MD Anderson Cancer Center Madrid has just launched a platform specifically designed by the Cancer Genomics Research team, which allows to predict chemotherapy toxicity in cancer patients through a genetic test. To do this, only a simple blood sample is necessary before starting treatment.
The new platform can already be used in any of the patients in the hospital, regardless of the type of tumor they have.
Its development has been carried out by Juan Fernando García, head of the Pathology Department and scientific director, José María Viéitez, head of the Digestive Tumors Section of the Medical Oncology Service and Gema Moreno, head of the Translational Research Laboratory.
The genetic test is able to identify and analyze the variants (polymorphisms) in the DNA that can condition a greater or lesser toxicity to the treatments. “A polymorphism is a variation in the DNA sequence that is present with a frequency greater than 1 percent among individuals in a population,” explains Juan Fernando García. In this way, the presence of one or several specific genetic variants in enzymes involved in the metabolism or transport of drugs present in a patient can mean their better or worse tolerance to chemotherapeutic treatment.
The main advantage of knowing these variants, notes Viéitez, “is that we can predict what toxicity a certain treatment will have the patient and, in case the analyzed variants indicate that it can develop severe adverse effects, we can opt for another treatment scheme ”In addition, he continues,“ in those cases in which there is no therapeutic alternative, in that treatment the dose can be adjusted and the follow-up of the patient can be adapted ”.

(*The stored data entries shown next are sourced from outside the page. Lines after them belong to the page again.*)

<file path="config.mk">
export PLATFORM = sky130hd
export DESIGN_NAME = frame_irq_gen
export DESIGN_NICKNAME = d
export VERILOG_FILES = /design/src/rtl/frame_irq_pkg.sv /design/src/rtl/frame_irq_ctrl.sv /design/src/rtl/frame_irq_latch.sv /design/src/rtl/frame_irq_gen.sv
export SDC_FILE = /design/constraint.sdc
export NUM_CORES = 1
export LEC_CHECK = 0
export ABC_AREA = 1
export ABC_CLOCK_PERIOD_IN_PS = 1200
export BUFFER_PORTS_ARGS = -buffer_cell sky130_fd_sc_hd__buf_4
export CAP_MARGIN = 20
export CORE_AREA = 5 5 42 44
export DETAILED_ROUTE_END_ITERATION = 16
export DIE_AREA = 0 0 47 49
export SLEW_MARGIN = 30
export SYNTH_ARGS = -nofsm -noshare
export SYNTH_HDL_FRONTEND = slang
export SYNTH_SLANG_ARGS = --single-unit
</file>
<file path="constraint.sdc">
create_clock -name clk -period 1.2 [get_ports clk]
set_clock_uncertainty 0.15 [all_clocks]
set_input_delay 0.06 -clock clk [delete_from_list [all_inputs] [get_ports clk]]
set_output_delay 0.06 -clock clk [all_outputs]
set_load 0.01 [all_outputs]
</file>
<file path="src/rtl/frame_irq_pkg.sv">
package frame_irq_pkg;

  // Strobes from the control section to the request latch.
  typedef struct packed {
    logic setReq;   // delayed vsync has just fallen
    logic clrReq;   // CPU acknowledge cycle seen
  } irqCtl_t;

endpackage

</file>
<file path="src/rtl/frame_irq_ctrl.sv">
module frame_irq_ctrl
  import frame_irq_pkg::*;
(
  input  logic    clk,
  input  logic    rstN,
  input  logic    hRst,
  input  logic    vSyncEnN,
  input  logic    m1N,
  input  logic    iorqN,
  output irqCtl_t ctl
);

  // First stage: vsync sampled only on horizontal reset strobes.
  logic dlyVs;
  // Registered copy of the first stage, for edge detection.
  logic dlyVsQ;

  always_ff @(posedge clk) begin
    if (!rstN) begin
      dlyVs  <= 1'b1;
      dlyVsQ <= 1'b1;
    end else begin
      if (hRst) dlyVs <= vSyncEnN;
      dlyVsQ <= dlyVs;
    end
  end

  always_comb begin
    ctl.setReq = dlyVsQ & ~dlyVs;
    ctl.clrReq = ~m1N & ~iorqN;
  end


  dly_hold_chk: assert property (@(posedge clk) disable iff (!rstN)
    !hRst |=> $stable(dlyVs));


  set_src_chk: assert property (@(posedge clk) disable iff (!rstN)
    ctl.setReq |-> ($past(hRst) && !$past(vSyncEnN)));


  set_single_chk: assert property (@(posedge clk) disable iff (!rstN)
    ctl.setReq |=> !ctl.setReq);

endmodule

</file>
<file path="src/rtl/frame_irq_latch.sv">
module frame_irq_latch
  import frame_irq_pkg::*;
(
  input  logic    clk,
  input  logic    rstN,
  input  irqCtl_t ctl,
  output logic    irqN
);

  // Second stage: the pending request.
  logic pend;

  always_ff @(posedge clk) begin
    if (!rstN)           pend <= 1'b0;
    else if (ctl.setReq) pend <= 1'b1;
    else if (ctl.clrReq) pend <= 1'b0;
  end

  assign irqN = ~pend;


  set_wins_chk: assert property (@(posedge clk) disable iff (!rstN)
    ctl.setReq |=> !irqN);


  ack_clear_chk: assert property (@(posedge clk) disable iff (!rstN)
    (ctl.clrReq && !ctl.setReq) |=> irqN);


  hold_low_chk: assert property (@(posedge clk) disable iff (!rstN)
    (!irqN && !ctl.clrReq) |=> !irqN);


  no_spurious_chk: assert property (@(posedge clk) disable iff (!rstN)
    (irqN && !ctl.setReq) |=> irqN);

endmodule

</file>
<file path="src/rtl/frame_irq_gen.sv">
module frame_irq_gen
  import frame_irq_pkg::*;
(
  input  logic clk,
  input  logic rstN,
  input  logic hRst,
  input  logic vSyncEnN,
  input  logic m1N,
  input  logic iorqN,
  output logic irqN
);

  irqCtl_t ctl;

  frame_irq_ctrl u_ctrl (
    .clk      (clk),
    .rstN     (rstN),
    .hRst     (hRst),
    .vSyncEnN (vSyncEnN),
    .m1N      (m1N),
    .iorqN    (iorqN),
    .ctl      (ctl)
  );

  frame_irq_latch u_latch (
    .clk  (clk),
    .rstN (rstN),
    .ctl  (ctl),
    .irqN (irqN)
  );


  reset_idle_chk: assert property (@(posedge clk) !rstN |=> irqN);

endmodule

</file>
==> results of run 1 <==
## Yosys cell counts
cell type | instances | area (um^2)
dfxtp_1 | 3 | 60.1
inv_1 | 6 | 22.5
nand2_1 | 6 | 22.5
nand2_4 | 1 | 11.3
nand3_1 | 2 | 10.0
## repair_timing
item	CTS	global route
setup endpoints to repair	0	0
hold endpoints to repair	3	0
hold buffers	5	0
resized for setup	0	0
## flip-flops by register name, summed over array words and instances, names as in the netlist
name and count:
u_ctrl.dlyVs 1, u_ctrl.dlyVsQ 1, u_latch.pend 1
## worst paths after layout
kind,endpoint,slack (ns),cells after the start
max,u_latch.pend$_SDFFE_PN0P_,0.22,6
min,u_ctrl.dlyVsQ$_SDFF_PN1_,0.30,2
max reg2reg,u_latch.pend$_SDFFE_PN0P_,0.47,4
min reg2reg,u_ctrl.dlyVsQ$_SDFF_PN1_,0.30,2
## routing by layer
layer | GRT usage (%) | wire [um] | part of all wire (%)
met4 | 1.38 | 0 | 0
met2 | 3.85 | 106 | 35
met1 | 2.63 | 140 | 47
met3 | 5.90 | 55 | 18
met5 | 0 | 0 | 0
## power groups by stage
| stage | clock, mW | sequential, mW | combinational (mW) |
|---|---|---|---|
| after global placement | 0 | 0.111 | 0.0335 |
| after global routing | 0.192 | 0.111 | 0.0523 |
| after floorplan | 0 | 0.111 | 0.0151 |
| final | 0.173 | 0.110 | 0.0472 |
| after CTS | 0.181 | 0.110 | 0.0474 |
| after detailed placement | 0 | 0.111 | 0.0344 |
## per-stage QoR
step           setup WS (ns)  utilization [%]  hold WS [ns]  instance area (um^2)  cells
2_1_floorplan          0.495                -       -0.0212                   126     18
3_3_place_gp           0.480             13.7         0.106                   191     40
3_5_place_dp           0.478             13.7         0.113                   191     40
4_1_cts                0.227             19.1         0.297                   268     49
5_1_grt                0.200             19.1         0.334                   268     49
6_report               0.223             19.1         0.297                   268     49
## critical path, cell delays in order
cell and delay [ns]:
dlygate4sd3_1 0.54, buf_4 0.13, inv_1 0.08, nand2_4 0.05, nand2_1 0.05, nand2_1 0.04
## kinds of logic (layout without fill, tap and decap cells)
family / Yosys count / in the layout / share of synthesized area [%]
AND/OR/NAND/NOR: 9 / 9 / 34.7
flip-flops: 3 / 3 / 47.5
buffers and inverters: 6 / 21 / 17.8
## area by class of cell
type	instances	area, um^2	share of cell area, %
Sequential cell	3	60.1	22.4
Clock buffer	4	26.3	9.81
Timing Repair Buffer	11	95.1	35.5
Tap cell	16	20.0	7.48
Multi-Input combinational cell	9	43.8	16.4
Inverter	6	22.5	8.41
==> impl_metrics.env, run 1 <==
export IMPL_cts_buffer_depth=2
export IMPL_layout_nets=40
export IMPL_avgSynthCellArea_um2=7.02
export IMPL_peakVddDrop_mv=0.622
export IMPL_synthToLayoutAreaGrowth_pct=112
export IMPL_die_w_um=47
export IMPL_ys_seq_area_share_pct=47.5
export IMPL_n_fill_cell=163
export IMPL_period_share_pct=81.4
export IMPL_ys_seq_elements=3
export IMPL_cts_setup_buffers=0
export IMPL_setup_tns_final_ns=0
export IMPL_via_per_inst=2.78
export IMPL_cp_startpoint="m1N"
export IMPL_cp_arrival_ns=0.95
export IMPL_path_clk_slew_ns=0.04
export IMPL_initial_core_util_pct=9.02
export IMPL_p_seq_share_pct=33.3
export IMPL_hp_start="u_ctrl.dlyVs$_SDFFE_PN1P_"
export IMPL_path_class="input port to flip-flop"
export IMPL_max_slew_margin_pct=94.1
export IMPL_synthCells=18
export IMPL_drive_gt1_share_pct=30.3
export IMPL_hpwl_um=183
export IMPL_fmax_mhz=1020
export IMPL_drv_cap=0
export IMPL_antenna_found_initial=0
export IMPL_finalPower_uw=330
export IMPL_worstPathMaxFanout=1
export IMPL_yosys_warnings=0
export IMPL_io_pins=7
export IMPL_drtAntennaViolNets=0
export IMPL_insertion_delay_ns=0.23
export IMPL_portBuffers=6
export IMPL_required_ns=1.17
export IMPL_core_area_um2=1400
export IMPL_status="completed"
export IMPL_post_drt_wl_per_cell_um=6.14
export IMPL_diodes=0
export IMPL_period_minus_slack_ns=0.977
export IMPL_die_y_um=49
export IMPL_setup_violations_final=0
export IMPL_drv_slew=0
export IMPL_cts_buffers=3
export IMPL_drc=0
export IMPL_pwr_share_clk_pct=52.4
export IMPL_dieArea_um2=2300
export IMPL_syn_nets=24
export IMPL_p_int_uw=261
export IMPL_hold_class="flip-flop to flip-flop"
export IMPL_grt_pass1_vias=148
export IMPL_rsz0062_at_grt="false"
export IMPL_crit_path_start_kind="input port"
export IMPL_swShare_pct=20.7
export IMPL_layout_common_cells="inv_1, nand2_1, buf_4, dlygate4sd3_1"
export IMPL_drt_initial_drc_count=2
export IMPL_gp_congestion=0.583
export IMPL_htree_levels=1
export IMPL_p_leak_nw=0.149
export IMPL_drt_wl_total_um=301
export IMPL_ys_types=5
export IMPL_switchingPower_uw=68.1
export IMPL_drt_pass1_iterations=4
export IMPL_grt_first_pass_wirelength_um=483
export IMPL_rows=14
export IMPL_grt_overflow_total=0
export IMPL_syn_cell_area_um2=126
export IMPL_p_per_area_nw_per_um2=1230
export IMPL_r2r_start="u_latch.pend$_SDFFE_PN0P_"
export IMPL_cts_sinks=3
export IMPL_cts_root_buf="clkbuf_4"
export IMPL_grtUsageTotal_pct=3.38
export IMPL_vias=136
export IMPL_tightest_slew_ns=0.0887
export IMPL_end_kind="flip-flop"
export IMPL_hold_viol=0
export IMPL_tritoncts="done"
export IMPL_grt_max_degree=5
export IMPL_comb_power_share_pct=14.3
No activity file was read; power rests on OpenSTA's default activity.
==> run 2: changes to the inputs <==
--- a/config.mk
+++ b/config.mk
@@ -5,8 +5,8 @@
 export SDC_FILE = /design/constraint.sdc
 export NUM_CORES = 1
 export LEC_CHECK = 0
-export ABC_AREA = 1
-export ABC_CLOCK_PERIOD_IN_PS = 1200
+export ABC_AREA = 0
+export ABC_CLOCK_PERIOD_IN_PS = 1000
 export BUFFER_PORTS_ARGS = -buffer_cell sky130_fd_sc_hd__buf_4
 export CAP_MARGIN = 20
 export CORE_AREA = 5 5 42 44
==> constraint.sdc (replaced) <==
create_clock -name clk -period 1 [get_ports clk]
set_clock_uncertainty 0.15 [all_clocks]
set_input_delay 0.05 -clock clk [delete_from_list [all_inputs] [get_ports clk]]
set_output_delay 0.05 -clock clk [all_outputs]
set_load 0.01 [all_outputs]
==> run 2 against run 1 <==
- the run now ends with negative hold slack left
- synthesized cell count decreased by 44%
- non-clock buffer count is 2 lower
- count of clock-buffer cells in the layout unchanged
- core utilization fell by 2.6 points
- worst hold slack got worse by 0.37 ns
- first-iteration DRC count shrank 100%
- sequential power rose by 18%
- worst setup slack got worse by 0.17 ns
- final area is 14% lower
==> impl_metrics.env, run 2 <==
export IMPL_cp_slowest_cell="dlygate4sd3_1"
export IMPL_drtAntennaViolNets=0
export IMPL_initial_core_util_pct=7.68
export IMPL_synth_top_cell_area_share_pct=55.8
export IMPL_cts_root_buf="clkbuf_4"
export IMPL_grt_max_degree=4
export IMPL_crit_path_start_kind="input port"
export IMPL_antenna_found_initial=0
export IMPL_postLayoutCoreUtil_pct=16.5
export IMPL_layout_common_cells="buf_4, dlygate4sd3_1, clkbuf_4, dfxtp_1, inv_1"
export IMPL_hold_viol=1
export IMPL_ys_top_cells_by_count="dfxtp_1, inv_1"
export IMPL_drv_cap=0
export IMPL_tritoncts="done"
export IMPL_gp_congestion=0.592
export IMPL_peakVddDrop_mv=0.627
export IMPL_period_share_pct=94.3
export IMPL_grt_pass1_vias=148
export IMPL_diodes=0
export IMPL_period_minus_slack_ns=0.943
export IMPL_drc=0
export IMPL_io_pins=7
export IMPL_hold_class="input port to flip-flop"
export IMPL_avgSynthCellArea_um2=10.8
export IMPL_cts_buffers=3
export IMPL_final_common_cell="buf_4"
export IMPL_dieArea_um2=2300
export IMPL_required_ns=0.97
export IMPL_htree_levels=1
export IMPL_tightest_slew_ns=0.116
export IMPL_p_per_area_nw_per_um2=1660
export IMPL_busiest_layer="met3"
export IMPL_drv_slew=0
export IMPL_cts_buffer_depth=2
export IMPL_drive_gt1_share_pct=39.1
export IMPL_path_cells="dlygate4sd3_1 -> buf_4 -> mux2i_1 -> nand2_1"
export IMPL_ys_types=7
export IMPL_syn_nets=16
export IMPL_max_slew_margin_pct=92.1
export IMPL_drt_wl_total_um=318
export IMPL_synthMostInstantiatedCell="dfxtp_1"
export IMPL_status="complete, but fails checks"
export IMPL_grt_overflow_total=0
export IMPL_post_drt_wl_per_cell_um=8.15
export IMPL_rrSetupSlack_ns=0.23
export IMPL_worstPathMaxFanout=1
export IMPL_insertion_delay_ns=0.23
export IMPL_path_class="input port to flip-flop"
export IMPL_synth_largest_area_cell="dfxtp_1"
export IMPL_rows=14
export IMPL_setup_violations_final=0
export IMPL_async_flop_share_pct=0
export IMPL_cts_sinks=3
export IMPL_cp_top_family="buffers and inverters"
export IMPL_cp_arrival_ns=0.91
export IMPL_yosys_most_used_dff="dfxtp_1"
export IMPL_die_y_um=49
export IMPL_grt_util_met3_pct=5.90
export IMPL_postCtsHoldBufs=4
export IMPL_drt_pass1_iterations=1
export IMPL_synth_edf_count=0
export IMPL_synthToLayoutAreaGrowth_pct=115
export IMPL_die_w_um=47
export IMPL_rsz0062_at_grt="false"
export IMPL_critPathBufInv=2
export IMPL_grt_first_pass_wirelength_um=600
export IMPL_portBuffers=6
export IMPL_yosys_warnings=0
export IMPL_grtUsageTotal_pct=4.22
export IMPL_path_clk_slew_ns=0.04
export IMPL_slowest_delay_ns=0.54
export IMPL_largestRegisters="u_ctrl.dlyVs x1, u_ctrl.dlyVsQ x1, u_latch.pend x1"
export IMPL_setup_tns_final_ns=0
export IMPL_p_leak_nw=0.112
export IMPL_fmax_mhz=1060
export IMPL_layout_nets=30
export IMPL_cts_resized=0
export IMPL_end_kind="flip-flop"
export IMPL_violations="negative hold slack"
export IMPL_syn_cell_area_um2=108
export IMPL_use_met1_pct=4.17
export IMPL_met2_usage_pct=4.30
export IMPL_via_per_inst=3.00
export IMPL_vias=117
export IMPL_core_area_um2=1400
export IMPL_ys_seq_elements=3
export IMPL_synthCells=10
export IMPL_whs_ns=-0.0760
export IMPL_drt_initial_drc_count=0
export IMPL_synthTopCellsByArea="dfxtp_1, nand2b_4, mux2i_1"
export IMPL_cts_setup_buffers=0
export IMPL_ys_seq_area_share_pct=55.8
## run 2: cell count changes after synthesis
cell,change
nand2_1,-5
inv_1,-4
nand3_1,-2
mux2i_1,+1
nand2_4,-1
nand2b_4,+1
o211ai_1,+1
o21ai_1,+1
## run 2: stage by stage
stage / instances / total power [mW] / worst slack, ns / area [um^2]
detailed placement: 32 / 0.167 / 0.235 / 173
floorplan: 10 / 0.143 / 0.273 / 108
global route: 39 / 0.425 / 0.0209 / 231
CTS: 40 / 0.395 / 0.0133 / 239
finish: 39 / 0.385 / 0.0573 / 231
global placement: 32 / 0.165 / 0.254 / 173
## run 2: final cells by class
cell class	count	area [um^2]
flip-flops and latches	3	60.1
repair buffers	9	77.6
inverters	2	7.51
clock buffers	4	26.3
multi-input cells	5	40.0
fillers	166	1170
well taps	16	20.0
## run 2: kinds of logic after synthesis
group	count (synthesis)	share of synthesized area, %
multiplexers	1	9.30
AND/OR/NAND/NOR	2	16.3
flip-flops	3	55.8
buffers and inverters	2	6.98
AO/OA/AOI/OAI	2	11.6
## run 2: worst register-to-register path: stages, from the launching register on
cell	delay (ns)
dfxtp_1	0.33
nand2b_4	0.13
o21ai_1	0.05
## run 2: final timing paths
kind | from | to | cells after the start
worst min-delay path | iorqN | u_latch.pend$_SDFFE_PN0P_ | 3
worst min register to register | u_ctrl.dlyVsQ$_SDFF_PN1_ | u_latch.pend$_SDFFE_PN0P_ | 2
worst max register to register | u_ctrl.dlyVs$_SDFFE_PN1P_ | u_latch.pend$_SDFFE_PN0P_ | 2
worst max-delay path | hRst | u_ctrl.dlyVs$_SDFFE_PN1P_ | 4
## run 2: routing by layer
layer,wire length (um),part of all wire (%)
met5,0,0
met2,126,40
met1,130,41
met4,0,0
met3,61,19
## run 2: where the power goes
| group | switching (mW) | internal (mW) | total [mW] |
|---|---|---|---|
| Clock | 0.0614 | 0.149 | 0.211 |
| Combinational | 0.0139 | 0.0305 | 0.0443 |
| Sequential | 0.00300 | 0.127 | 0.130 |
==> run 3: changes to the inputs <==
--- a/config.mk
+++ b/config.mk
@@ -5,7 +5,7 @@
 export SDC_FILE = /design/constraint.sdc
 export NUM_CORES = 1
 export LEC_CHECK = 0
-export ABC_AREA = 0
+export ABC_AREA = 1
 export ABC_CLOCK_PERIOD_IN_PS = 1000
 export BUFFER_PORTS_ARGS = -buffer_cell sky130_fd_sc_hd__buf_4
 export CAP_MARGIN = 20
==> run 3 against run 2 <==
- the run now ends clean
- combinational power grew 29%
- sequential share of layout area decreased by 3.5 points
- maximum frequency grew 0.53%
- critical path type unchanged
- largest power group unchanged
==> impl_metrics.env, run 3 (synthesized netlist as in run 1, its figures left out) <==
export IMPL_cts_setup_buffers=0
export IMPL_peakVddDrop_mv=0.595
export IMPL_grt_pass1_vias=169
export IMPL_slowest_delay_ns=0.54
export IMPL_worstPathMaxFanout=1
export IMPL_status="completed"
export IMPL_gp_congestion=0.564
export IMPL_max_slew_margin_pct=94.5
export IMPL_preCtsSetupSlack_ns=0.262
export IMPL_cp_slowest_cell="dlygate4sd3_1"
export IMPL_drtAntennaViolNets=0
export IMPL_drv_slew=0
export IMPL_largestRegisters="u_ctrl.dlyVs x1, u_ctrl.dlyVsQ x1, u_latch.pend x1"
export IMPL_drc=0
export IMPL_dr_wl_met3_um=54
export IMPL_top_layer="met3"
export IMPL_hold_depth=2
export IMPL_fmax_mhz=1070
export IMPL_tritoncts="done"
export IMPL_hp_start="u_ctrl.dlyVs$_SDFFE_PN1P_"
export IMPL_p_per_area_nw_per_um2=1510
export IMPL_grt_first_pass_wirelength_um=579
export IMPL_seq_area_um2=60.1
export IMPL_rows=14
export IMPL_wl_met1_um=125
export IMPL_drt_wl_total_um=317
export IMPL_cp_top_family="buffers and inverters"
export IMPL_n_fill_cell=164
export IMPL_placedCellCount=40
export IMPL_rsz0062_at_grt="false"
export IMPL_setup_violations_final=0
export IMPL_vias=146
export IMPL_grt_overflow_total=0
export IMPL_cp_startpoint="iorqN"
export IMPL_r2r_start="u_ctrl.dlyVs$_SDFFE_PN1P_"
export IMPL_layout_nets=40
export IMPL_antenna_found_initial=0
export IMPL_tightest_slew_ns=0.0829
export IMPL_diodes=0
export IMPL_setup_tns_final_ns=0
export IMPL_hold_class="flip-flop to flip-flop"
export IMPL_path_depth=6
export IMPL_cts_sinks=3
export IMPL_worst_path_most_repeated_cell="nand2_1"
export IMPL_cts_root_buf="clkbuf_4"
export IMPL_insertion_delay_ns=0.23
export IMPL_p_leak_nw=0.148
export IMPL_die_w_um=47
export IMPL_period_minus_slack_ns=0.938
export IMPL_end_kind="flip-flop"
export IMPL_drv_cap=0
export IMPL_die_y_um=49
export IMPL_layout_common_cells="nand2_1, buf_4, inv_1, dlygate4sd3_1"
export IMPL_synthToLayoutAreaGrowth_pct=112
export IMPL_drive_gt1_share_pct=33.3
export IMPL_period_share_pct=93.8
export IMPL_cts_buffers=3
export IMPL_crit_path_start_kind="input port"
export IMPL_path_clk_slew_ns=0.04
export IMPL_cp_arrival_ns=0.92
export IMPL_drt_initial_drc_count=1
export IMPL_grtUsageTotal_pct=3.94
export IMPL_whs_ns=0.298
export IMPL_multi_input_area_um2=43.8
export IMPL_path_class="input port to flip-flop"
export IMPL_io_pins=7
export IMPL_dieArea_um2=2300
export IMPL_postLayoutCoreUtil_pct=19.1
export IMPL_drt_pass1_iterations=2
export IMPL_grt_max_degree=5
export IMPL_post_drt_wl_per_cell_um=6.47
export IMPL_finalWorstSetupSlack_ns=0.0623
export IMPL_instances_no_fill=49
export IMPL_cts_buffer_depth=2
export IMPL_hold_viol=0
export IMPL_critPathBufInv=3
export IMPL_htree_levels=1
export IMPL_path_cells="dlygate4sd3_1 -> buf_4 -> inv_1 -> nand2_4 -> nand2_1 -> nand2_1"
export IMPL_rr_worst_depth=3
export IMPL_via_per_inst=2.98
export IMPL_core_area_um2=1400
export IMPL_required_ns=0.98
export IMPL_initial_core_util_pct=9.02
export IMPL_portBuffers=6
export IMPL_dr_wl_met2_um=136
run 3: cell types whose count changed in the layout (fill, tap and decap cells not counted), sizes merged:
cell         change
inv              +4
nand2            +6
mux2i            -1
nand2b           -1
dlygate4sd3      +1
o21ai            -1
nand3            +2
buf              +1
o211ai           -1
run 3: area by class of cell:
type	instances	area share, %
clock buffers	4	9.81
inverters	6	8.41
multi-input cells	9	16.4
flip-flops and latches	3	22.4
well taps	16	7.48
repair buffers	11	35.5
run 3: repair_timing:
| action | in CTS | in global routing |
|---|---|---|
| gates resized for setup | 0 | 1 |
| hold endpoints to repair | 3 | 0 |
| setup endpoints to repair | 0 | 1 |
| hold buffers | 5 | 0 |
run 3: path summary, 6_finish.rpt:
check | endpoint | slack [ns]
worst max-delay path | u_latch.pend$_SDFFE_PN0P_ | 0.06
worst min-delay path | u_ctrl.dlyVsQ$_SDFF_PN1_ | 0.30
worst max register to register | u_latch.pend$_SDFFE_PN0P_ | 0.27
worst min register to register | u_ctrl.dlyVsQ$_SDFF_PN1_ | 0.30
run 3: worst register-to-register path, stage by stage (launching register included):
cell	delay [ns]
dfxtp_1	0.32
inv_1	0.05
nand3_1	0.06
nand2_1	0.05
run 3: report_power, final:
group | internal, mW | switching (mW)
combinational | 0.0363 | 0.0208
sequential | 0.128 | 0.00338
clock | 0.150 | 0.0647
run 3: routing by layer:
| layer | track usage, % | vias up |
|---|---|---|
| met5 | 0 | - |
| li1 | - | 81 |
| met4 | 4.15 | 0 |
| met2 | 5.43 | 7 |
| met1 | 2.86 | 58 |
| met3 | 3.69 | 0 |
run 3: stage by stage:
stage               area (um^2)  power, mW
finish                      268      0.403
global route                268      0.432
CTS                         268      0.416
detailed placement          191      0.175
global placement            191      0.174
floorplan                   126      0.151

What allows this type of approach is “to advance in the so-called precision medicine allowing to know a priori what the patient's clinical behavior will be and avoiding, as far as possible, the development of additional adverse effects,” says Moreno.
Blood sample
To carry out the results, a simple blood sample is only necessary before starting the treatment just after confirming the diagnosis and before starting a pharmacological treatment. “It can be done at any time during the process and, in fact, the European Society of Medical Oncology (ESMO) recommends performing these types of determinations in case of unexpected toxicity with certain drugs such as 5fu. ” However, García clarifies, “the ideal is to use this platform preventively to customize the treatment from the beginning.”
At the moment, the response to conventional chemotherapy is essentially contemplated because it is where there is more documentation and scientific and clinical evidence, but the idea is to expand and update this platform as the research progresses in the future. “This knowledge about the toxicity or not of the cancer treatment has been acquired with the experience and the course of time and, in the case of targeted therapies or immunotherapy, there is still no such temporary route that allows us to accumulate the number of sufficient evidence ”, emphasizes the specialist.
The announcement of the development and implementation of the new platform was made on the occasion of the commemoration, on September 24, of World Research Day.